I've been living in this crazy for 17 years now. My journey has always been and will always be a bumpy one. I've been through the loudest laughter and the saddest tears but still here I am today, standing still, proud and happy to who I really am.
I have an amazing family. My dad, Ronnie, has been working overseas since I was three. God knows how much I miss him every single day that he's not around. He still calls my mom 'Love' and it's so thoughtful of him for doing that. My mom, Evelyn, is a public elementary teacher. She was my Filipino teacher when I was in the 6th grade too. She's a bit loud I tell you, but deep inside, she's really sweet, funny and of course loving. I have two ridiculous older brothers.
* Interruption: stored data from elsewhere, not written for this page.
--- config.mk ---
export PLATFORM = sky130hd
export DESIGN_NAME = async_framer
export DESIGN_NICKNAME = d
export VERILOG_FILES = /design/src/rtl/framer_pkg.sv /design/src/rtl/framer_tx.sv /design/src/rtl/framer_rx.sv /design/src/rtl/async_framer.sv
export SDC_FILE = /design/constraint.sdc
export NUM_CORES = 1
export LEC_CHECK = 0
export BUFFER_PORTS_ARGS = -buffer_cell sky130_fd_sc_hd__buf_2
export CAP_MARGIN = 0
export CORE_MARGIN = 3
export CORE_UTILIZATION = 40
export DETAILED_ROUTE_END_ITERATION = 10
export PLACE_DENSITY = 0.66
export SLEW_MARGIN = 20
export SYNTH_ARGS = -nofsm -noshare
export SYNTH_HDL_FRONTEND = slang
export SYNTH_SLANG_ARGS = --single-unit
--- constraint.sdc ---
create_clock -name clk -period 3.5 [get_ports clk]
set_clock_uncertainty 0.05 [all_clocks]
set_input_delay 0.7 -clock clk [delete_from_list [all_inputs] [get_ports clk]]
set_output_delay 0.7 -clock clk [all_outputs]
set_load 0.02 [all_outputs]
--- src/rtl/framer_pkg.sv ---
package framer_pkg;

    localparam int FR_DATA_W = 8;

    typedef logic [3:0] bitcnt_t;

    typedef enum logic [2:0] {
        TX_IDLE,
        TX_START,
        TX_DATA,
        TX_PAR,
        TX_STOP,
        TX_BREAK
    } tx_state_t;

    typedef enum logic [2:0] {
        RX_IDLE,
        RX_START,
        RX_DATA,
        RX_PAR,
        RX_STOP
    } rx_state_t;

    // Width code: 00 -> 8 bits, 11 -> 5 bits.
    function automatic bitcnt_t word_bits(input logic [1:0] len);
        return bitcnt_t'(4'd8 - {2'b00, len});
    endfunction

    // Stop period in ticks for a given format.
    function automatic int stop_span(input logic long_stop, input bitcnt_t n,
                                     input logic par, input int osr);
        if (!long_stop)               return osr;
        if (n == 4'd8 && par)         return osr;
        if (n == 4'd5 && !par)        return osr + osr / 2;
        return 2 * osr;
    endfunction

endpackage

--- src/rtl/framer_tx.sv ---
module framer_tx
    import framer_pkg::*;
#(
    parameter int OSR = 16
) (
    input  logic                 clk,
    input  logic                 rst_n,
    input  logic                 tick,
    input  logic [1:0]           fmt_len,
    input  logic                 fmt_stop_long,
    input  logic                 par_en,
    input  logic [1:0]           par_sel,
    input  logic                 tx_on,
    input  logic                 brk_cmd,
    input  logic                 cts_n,
    input  logic                 load,
    input  logic [FR_DATA_W-1:0] load_data,
    output logic                 hold_empty,
    output logic                 busy,
    output logic                 txd
);
    localparam int CW = $clog2(2 * OSR);

    tx_state_t            state, nxt;
    logic [CW-1:0]        cnt, stop_last;
    bitcnt_t              bidx, nbits_q, n_cur;
    logic [FR_DATA_W-1:0] hold, sh, d_cur;
    logic                 hold_full, par_q, pbit_q, pbit_cur;
    logic                 bit_end, last_bit, go;

    assign n_cur    = word_bits(fmt_len);
    assign d_cur    = hold & ({FR_DATA_W{1'b1}} >> (FR_DATA_W - int'(n_cur)));
    assign pbit_cur = par_sel[1] ? ~par_sel[0] : (par_sel[0] ? ^d_cur : ~^d_cur);
    assign bit_end  = (cnt == CW'(OSR - 1));
    assign last_bit = (bidx == nbits_q - 4'd1);
    assign go       = tick && (state == TX_IDLE) && !brk_cmd && hold_full && tx_on && !cts_n;

    always_comb begin
        nxt = state;
        if (tick) begin
            unique case (state)
                TX_IDLE:  if (brk_cmd) nxt = TX_BREAK;
                          else if (go) nxt = TX_START;
                TX_START: if (bit_end) nxt = TX_DATA;
                TX_DATA:  if (bit_end && last_bit) nxt = par_q ? TX_PAR : TX_STOP;
                TX_PAR:   if (bit_end) nxt = TX_STOP;
                TX_STOP:  if (cnt == stop_last) nxt = TX_IDLE;
                TX_BREAK: if (bit_end && !brk_cmd) nxt = TX_IDLE;
                default:  nxt = TX_IDLE;
            endcase
        end
    end

    always_ff @(posedge clk or negedge rst_n) begin
        if (!rst_n) state <= TX_IDLE;
        else        state <= nxt;
    end

    always_ff @(posedge clk or negedge rst_n) begin
        if (!rst_n) begin
            cnt       <= '0;
            stop_last <= '0;
            bidx      <= '0;
            nbits_q   <= '0;
            sh        <= '0;
            hold      <= '0;
            hold_full <= 1'b0;
            par_q     <= 1'b0;
            pbit_q    <= 1'b0;
        end else begin
            if (tick) begin
                if (state == TX_IDLE || state != nxt ||
                    (bit_end && (state == TX_DATA || state == TX_BREAK)))
                    cnt <= '0;
                else
                    cnt <= cnt + 1'b1;
                if (go) begin
                    sh        <= hold;
                    nbits_q   <= n_cur;
                    par_q     <= par_en;
                    pbit_q    <= pbit_cur;
                    stop_last <= CW'(stop_span(fmt_stop_long, n_cur, par_en, OSR) - 1);
                    bidx      <= '0;
                end
                if (state == TX_DATA && bit_end) begin
                    sh   <= sh >> 1;
                    bidx <= bidx + 4'd1;
                end
            end
            if (go)   hold_full <= 1'b0;
            if (load) begin
                hold      <= load_data;
                hold_full <= 1'b1;
            end
        end
    end

    always_comb begin
        hold_empty = !hold_full;
        busy       = (state != TX_IDLE);
        unique case (state)
            TX_START: txd = 1'b0;
            TX_DATA:  txd = sh[0];
            TX_PAR:   txd = pbit_q;
            TX_BREAK: txd = 1'b0;
            default:  txd = 1'b1;
        endcase
    end

endmodule

--- src/rtl/framer_rx.sv ---
module framer_rx
    import framer_pkg::*;
#(
    parameter int OSR = 16
) (
    input  logic                 clk,
    input  logic                 rst_n,
    input  logic                 tick,
    input  logic                 rxd,
    input  logic [1:0]           fmt_len,
    input  logic                 par_en,
    input  logic [1:0]           par_sel,
    output logic                 done,
    output logic [FR_DATA_W-1:0] char_out,
    output logic                 perr,
    output logic                 ferr
);
    localparam int CW = $clog2(2 * OSR);

    rx_state_t            state, nxt;
    logic [CW-1:0]        cnt;
    bitcnt_t              bidx, n_cur;
    logic [FR_DATA_W-1:0] sh, word;
    logic                 sync1, rxs, pbit, pexp, chk;
    logic                 bit_end, mid, last_bit;

    assign n_cur    = word_bits(fmt_len);
    assign bit_end  = (cnt == CW'(OSR - 1));
    assign mid      = (cnt == CW'(OSR / 2 - 1));
    assign last_bit = (bidx == n_cur - 4'd1);
    assign word     = sh >> (FR_DATA_W - int'(n_cur));
    assign pexp     = par_sel[0] ? ^word : ~^word;
    assign chk      = par_en && !par_sel[1];

    always_ff @(posedge clk or negedge rst_n) begin
        if (!rst_n) begin
            sync1 <= 1'b1;
            rxs   <= 1'b1;
        end else begin
            sync1 <= rxd;
            rxs   <= sync1;
        end
    end

    always_comb begin
        nxt = state;
        if (tick) begin
            unique case (state)
                RX_IDLE:  if (!rxs) nxt = RX_START;
                RX_START: if (mid) nxt = rxs ? RX_IDLE : RX_DATA;
                RX_DATA:  if (bit_end && last_bit) nxt = par_en ? RX_PAR : RX_STOP;
                RX_PAR:   if (bit_end) nxt = RX_STOP;
                RX_STOP:  if (bit_end) nxt = RX_IDLE;
                default:  nxt = RX_IDLE;
            endcase
        end
    end

    always_ff @(posedge clk or negedge rst_n) begin
        if (!rst_n) state <= RX_IDLE;
        else        state <= nxt;
    end

    always_ff @(posedge clk or negedge rst_n) begin
        if (!rst_n) begin
            cnt      <= '0;
            bidx     <= '0;
            sh       <= '0;
            pbit     <= 1'b0;
            done     <= 1'b0;
            char_out <= '0;
            perr     <= 1'b0;
            ferr     <= 1'b0;
        end else begin
            done <= 1'b0;
            if (tick) begin
                if (state == RX_IDLE || state != nxt || (state == RX_DATA && bit_end))
                    cnt <= '0;
                else
                    cnt <= cnt + 1'b1;
                if (state == RX_START && nxt == RX_DATA) bidx <= '0;
                if (state == RX_DATA && bit_end) begin
                    sh   <= {rxs, sh[FR_DATA_W-1:1]};
                    bidx <= bidx + 4'd1;
                end
                if (state == RX_PAR && bit_end) pbit <= rxs;
                if (state == RX_STOP && bit_end) begin
                    done     <= 1'b1;
                    char_out <= word;
                    perr     <= chk && (pbit != pexp);
                    ferr     <= !rxs;
                end
            end
        end
    end

endmodule

--- src/rtl/async_framer.sv ---
module async_framer
    import framer_pkg::*;
#(
    parameter int OSR = 16
) (
    input  logic       clk,
    input  logic       rst_n,
    input  logic       tick,
    input  logic [1:0] fmt_len,
    input  logic       fmt_stop_long,
    input  logic       par_en,
    input  logic [1:0] par_sel,
    input  logic       echo_en,
    input  logic [1:0] tx_ctl,
    input  logic       tx_load,
    input  logic [7:0] tx_data,
    output logic       tx_empty,
    input  logic       rx_read,
    output logic [7:0] rx_data,
    output logic       rx_full,
    output logic       err_parity,
    output logic       err_frame,
    output logic       err_overrun,
    input  logic       rxd,
    output logic       txd,
    input  logic       cts_n
);
    logic                 tx_on, brk_cmd, tx_busy, hold_load;
    logic [FR_DATA_W-1:0] hold_data, rx_char;
    logic                 rx_done, rx_perr, rx_ferr;

    assign tx_on     = (tx_ctl != 2'b00) || echo_en;
    assign brk_cmd   = (tx_ctl == 2'b11) && !echo_en;
    assign hold_load = tx_load || (echo_en && rx_done);
    assign hold_data = (echo_en && rx_done) ? rx_char : tx_data;

    framer_tx #(.OSR(OSR)) u_tx (
        .clk(clk), .rst_n(rst_n), .tick(tick),
        .fmt_len(fmt_len), .fmt_stop_long(fmt_stop_long),
        .par_en(par_en), .par_sel(par_sel),
        .tx_on(tx_on), .brk_cmd(brk_cmd), .cts_n(cts_n),
        .load(hold_load), .load_data(hold_data),
        .hold_empty(tx_empty), .busy(tx_busy), .txd(txd)
    );

    framer_rx #(.OSR(OSR)) u_rx (
        .clk(clk), .rst_n(rst_n), .tick(tick), .rxd(rxd),
        .fmt_len(fmt_len), .par_en(par_en), .par_sel(par_sel),
        .done(rx_done), .char_out(rx_char), .perr(rx_perr), .ferr(rx_ferr)
    );

    always_ff @(posedge clk or negedge rst_n) begin
        if (!rst_n) begin
            rx_data     <= '0;
            rx_full     <= 1'b0;
            err_parity  <= 1'b0;
            err_frame   <= 1'b0;
            err_overrun <= 1'b0;
        end else begin
            if (rx_read) rx_full <= 1'b0;
            if (rx_done) begin
                if (rx_full && !rx_read) begin
                    err_overrun <= 1'b1;
                end else begin
                    rx_data     <= rx_char;
                    rx_full     <= 1'b1;
                    err_parity  <= rx_perr;
                    err_frame   <= rx_ferr;
                    err_overrun <= 1'b0;
                end
            end
        end
    end

endmodule

==> run metrics, run 1 <==
Setup TNS=0 ps; largest area contributor in the synthesized netlist=dfrtp_1; P_sw=958 uW; Synth Area per Inst=10.2 um^2; Req. time, crit path=3670 ps; CP endpoint kind=register; PwrDens=a little under 600 nW/um^2; post-synthesis sequential area ratio=46.7%; wire per inst=about 15 um; CTS buffer count=9; Filler Cell Count=1001; 1st-iter DRT viols=173; fin nets=505; critical path, cell by cell=ha_1 > and3_1 > ha_1 > nor4bb_2 > buf_4 > nand2_1 > nand2_1 > buf_4 > nand4_1 > xor2_1 > nor2_1; unrepaired setup endpoints after global routing=no; Max clock buf depth=2; Max FO, Critical Path=16; HPWL Detailed=6.54 mm; EDFF count, synth=0; fmax=just under 0.4 GHz; largest net degree at the start of global routing=85; Setup Buffers After CTS=0; r2r setup slk=approximately 920 ps; worst reg-to-reg path cell count=11; Async SR Flop Fraction=100%; num rows=38; Critical Path Sink=u_tx.bidx[3]; Largest delay share family, worst path=simple AND/OR/NAND/NOR gates; P&R area growth vs syn=13.7%; final RePlAce weighted congestion=0.777; power share of the combinational group=22.8%; DIE WIDTH=112 um; Crit path largest cell delay=410 ps; global-route usage over all layers=15.5%; initial antenna violation count=0; # diodes=0; Buf/Inv on CP=2; Flop pwr share=45.0%; Post-route DRC=0; I/O pins=38; final setup violating endpoints=0; reg2reg end=u_tx.bidx[3]; Max-slew headroom=between 40% and 50%; Synth cell types=between 50 and 60; Startpoint Class=register; IO buf count=37; Internal=2040 uW; post-synthesis mux area share=between 10% and 20%; Netlist Area Pre-Place=4510 um^2; Slew Viols, Final=0; HP Start=u_rx.sync1; post-synth top area share=about 46%; clk sinks=84; Crit. path cell count=11; ranking of synthesized cells by area=dfrtp_1 46%, mux2_2 6.2%, mux2i_1 4.7%; switch share=roughly a third; period utilization=73.7%; top_reg_cell synth=dfrtp_1; share of cells above drive strength 1=20.5%; post-synthesis compound-gate area fraction=between 10% and 20%; Critical R2R Launch=u_tx.cnt[0]; peak supply drop=0.312 mV; status=finished, final reports clean; fin crit period=2580 ps; Synth warnings=0; post-route ant nets=0; Clock power frac=32.2%; vias per cell=5.35; Slowest cell on crit path=dfrtp_1; Synth Area in Adders=under 10%; Resized cells post-CTS=0; CP arrival=2750 ps; vias in the first global route=3093; Initial Utilization=41.2%; Leakage=0.00236 uW; Reg clk slew, reported paths=60 ps; Skew-Pair Late Insertion Delay=340 ps; HP Class=reg2reg; final hold violations=0; Post-Synth XOR/XNOR Area=5.64%; first-pass GRT wire length=15.6 mm; sequential cell area=2100 um^2; Power Total=between 3000 and 4000 uW; gr ovfl total=0; drt first pass iters=4; area occupied by multi-input gates=between 2000 and 2500 um^2; die area=12600 um^2; Root Buffer=clkbuf_16; largest family of logic cells by synthesized area=simple AND/OR/NAND/NOR gates; Mapped Nets=475; CTS tree=yes; die height=between 100 and 150 um; simple logic cell fraction of the synthesized area=13.7%; CTS Hold Bufs=0; total core area=10900 um^2; H-Tree Depth=3; final wirelength=9.34 mm; critical path type=reg2reg; Mapped Cells=440; CP startpoint=u_tx.cnt[0]; actual slew at the worst max-slew pin=751 ps; Vias=between 3000 and 4000; #FFs+latches synth=84; max-cap violations=0
[synth_stat cells, drive strengths merged, types with 2 or more instances]
library cell	count
dfrtp	82
nand2	50
o21ai	44
mux2	25
xnor2	22
inv	21
mux2i	21
clkbuf	17
nor2	17
a21oi	13
ha	11
nand3	10
buf	8
nor2b	8
xor2	7
and3	6
a31oi	5
mux4	5
nand4	5
nor3	5
o22ai	5
nand2b	4
and2	3
o21a	3
o311ai	3
or3	3
a211oi	2
a22o	2
and4bb	2
dfstp	2
nor3b	2
nor4	2
o2111ai	2
o211ai	2
o31ai	2
or4	2
[worst register-to-register path, delay by kind of cell, from the launching register on]
family | cells | cell delay [ps]
xor+xnor | 1 | 140
fa+ha+maj | 2 | 500
buf+inv | 2 | 480
flops | 1 | 410
simple gates | 6 | 880
[flip-flops by register name (all words and copies together), names as in the netlist, 3 cells and up]
name and flops:
rx_data 8, u_rx.bidx 4, u_rx.char_out 8, u_rx.cnt 5, u_rx.sh 8, u_rx.state 3, u_tx.bidx 4, u_tx.cnt 5
u_tx.hold 8, u_tx.nbits_q 4, u_tx.sh 8, u_tx.state 3, u_tx.stop_last 3
[layout by cell type, fill, tap and decap left out, types with 3 or more instances in the layout]
master / instances
and2_1: 3
nor3_1: 5
buf_2: 36
inv_1: 20
a31oi_1: 5
buf_4: 7
nand4_1: 5
o21a_1: 3
nand2b_1: 4
or3_1: 3
xor2_1: 7
xnor2_1: 22
clkbuf_16: 9
nand3_1: 10
and3_1: 6
mux2i_1: 21
nor2_1: 17
mux2_2: 25
o21ai_0: 42
a21oi_1: 13
nand2_1: 50
nor2b_1: 8
ha_1: 11
mux4_2: 4
dfrtp_1: 82
o22ai_1: 5
[area by class of cell]
cell class                 count  share of cell area [%]
inverter                      21                    1.54
tap                          140                    3.42
clock buffer                  10                    4.67
sequential                    84                    41.1
clock inverter                 5                    1.17
timing repair buffer          44                    4.76
multi-input combinational    310                    43.3
[power by group through the flow]
| stage | combinational (uW) | sequential [uW] | clock (uW) |
|---|---|---|---|
| after detailed placement | 684 | 1360 | 0 |
| final | 684 | 1350 | 965 |
| after global placement | 655 | 1350 | 0 |
| after CTS | 687 | 1350 | 985 |
| after floorplan | 593 | 1270 | 0 |
| after global routing | 768 | 1380 | 1030 |
[metrics by stage]
step                      hold WS (ps)  setup slack [ps]  utilization, %  cell area [um^2]  cells
after global placement             296               851            44.1              4820    599
final                              305               922            46.8              5120    614
after floorplan                    295               946               -              4510    440
after global routing               309               719            46.8              5120    614
after detailed placement           297               754            44.1              4820    599
after CTS                          306               921            46.8              5120    614
[how the worst min path moves through the flow]
stage,cells past startpoint,to
final,0,u_rx.rxs
after global routing,0,u_rx.rxs
after CTS,0,u_rx.rxs
after detailed placement,0,u_rx.rxs
after global placement,0,u_rx.rxs
after floorplan,0,u_rx.rxs
[cells by family (layout without fill, tap and decap cells)]
family,after synthesis,after routing
AND/OR/NAND/NOR,124,124
multiplexers,51,51
adder cells (fa/ha/maj),11,11
flip-flops,84,84
buffers and inverters,46,80
XOR/XNOR,29,29
AO/OA/AOI/OAI,95,95
[metal layers]
metal	part of all wire, %	GRT usage, %
met3	3.1	3.83
met2	47	23.2
met1	48	21.4
met4	2.4	7.05
met5	0	0
(Power assumes the default switching activity.)
==> run 2, diff against run 1 <==
==> constraint.sdc (replaced) <==
create_clock -name clk -period 2.5 [get_ports clk]
set_clock_uncertainty 0.05 [all_clocks]
set_input_delay 0.5 -clock clk [delete_from_list [all_inputs] [get_ports clk]]
set_output_delay 0.5 -clock clk [all_outputs]
set_load 0.02 [all_outputs]
==> run 2 against run 1 <==
Net effect: utilization up 0.53 points; critical path depth down 6; design area grew 1.1%; largest power group unchanged; register-to-register slack worse by 740 ps; via count rose by 2.3%; flip-flop and latch count stayed put; power up 40%; non-clock buffer count increased by 6; routed wire length increased by 2.0%.
==> run metrics, run 2 (synthesis results as in run 1) <==
Setup TNS=0 ps (unchanged); Max FO, Critical Path=13 (-3); WHS=212 ps (-92.5 ps); I/O pins=38 (unchanged); # diodes=0 (unchanged); PwrDens=814 nW/um^2 (+39%); Slew Viols, Final=0 (unchanged); final RePlAce weighted congestion=0.765 (-1.5%); period utilization=94.7%; CP endpoint kind=primary output; placed cells=604 (+0.83%); peak supply drop=0.357 mV (+14%); most common cell after layout, fill and taps aside=dfrtp_1; unrepaired setup endpoints after global routing=no; DIE WIDTH=112 um (unchanged); Reg clk slew, reported paths=70 ps (about the same); CP arrival=1820 ps (-930 ps); die height=112 um (unchanged); Req. time, crit path=1950 ps (-1720 ps); max-cap violations=0 (unchanged); fin crit period=2370 ps; HPWL Detailed=6.90 mm (+5.6%); global-route usage over all layers=16.2% (+0.68 points); Max clock buf depth=2 (unchanged); initial antenna violation count=0 (unchanged); die area=12600 um^2 (unchanged); most frequent cells in the layout=82 x dfrtp_1, 50 x nand2_1, 41 x o21ai_0; vias per cell=5.40 (+1.1%); gr ovfl total=0 (unchanged); Leakage=0.00239 uW (+1.3%); fin nets=511 (+1.2%); status=finished, final reports clean; critical path type=reg2out; Root Buffer=clkbuf_16; fmax=0.422 GHz; fin cells=621 (+1.1%); final setup violating endpoints=0 (unchanged); Power Total=4220 uW (+40%); P&R area growth vs syn=14.9%; 1st-iter DRT viols=233 (+35%); Post-route DRC=0 (unchanged); CTS buffer count=9 (unchanged); vias in the first global route=3269 (+5.7%); drt first pass iters=4 (unchanged); setup ws final=132 ps (-790 ps); num rows=38 (unchanged); H-Tree Depth=3 (unchanged); share of cells above drive strength 1=21.2% (+0.74 points); Max-slew headroom=66.0% (+16 points); placement-stage worst setup slack=55.6 ps (-699 ps); CTS tree=yes; final hold violations=0 (unchanged); HP Class=in2reg; Initial Utilization=41.2% (unchanged); Vias=3356 (+2.3%); clk sinks=84 (unchanged); actual slew at the worst max-slew pin=505 ps (-246 ps); final wirelength=9.53 mm (+2.0%); Startpoint Class=register; IO buf count=37 (unchanged); largest net degree at the start of global routing=42 (-51%); post-route ant nets=0 (unchanged); first-pass GRT wire length=16.5 mm (+5.9%); wire per inst=15.4 um (+0.89%); Skew-Pair Late Insertion Delay=340 ps (about the same); total core area=10900 um^2 (unchanged); Setup Buffers After CTS=0 (unchanged)
run 2: path summary, 6_finish.rpt:
kind                          startpoint           to  slack, ps  depth (start not counted)
max                        u_tx.state[1]          txd        130                          5
min                                  rxd   u_rx.sync1        210                          1
max reg2reg                  u_rx.cnt[0]  u_rx.cnt[2]        180                          9
min reg2reg                   u_rx.sync1     u_rx.rxs        310                          0
max in group asynchronous          rst_n  err_overrun       1260                          3
min in group asynchronous          rst_n  u_rx.cnt[3]        520                          2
Rodney, the eldest, dreams of becoming a pilot but still hasn't find enough financial support for his training, which leads him to apply for a job in a ship company. Michael, my older brother, is on his last year in college already. So we'll be expecting a fully-payed nurse maybe 2 years from now after his board exams and additional experiences. I, being the youngest of the siblings, am on my first year in Biology, because I hoped to become a doctor some day.
Being a doctor isn't just my only dream by the way. I had hoped of becoming an actress ever since I was a child. The limelight has always been the source of my inspiration every time I declaim, which eventually make me look like I am natural. Well, my mother was an actress anyway. In her college years, she was an athlete, musician, declaimer and a dancer, no wonder how I got my ever awesome chromosomes. Ahihihi. I wanna explore the center stage, and I wanna know what it feels like to win an Oscar and have a sold-out concert. But yeah, I have to stick to college first. My mom says, no matter what age you'll reach dream, it's still fulfilling `cause you know you have accomplished something really important to you.
I always remind myself to stay inspired. Because it is only through inspiration that we are motivated to move and be different. This still ain't my moment to shine (bright like diamonds and make tons of money, hihi), but somehow someday when my moment comes, I will be a champion. :) Stay inspired!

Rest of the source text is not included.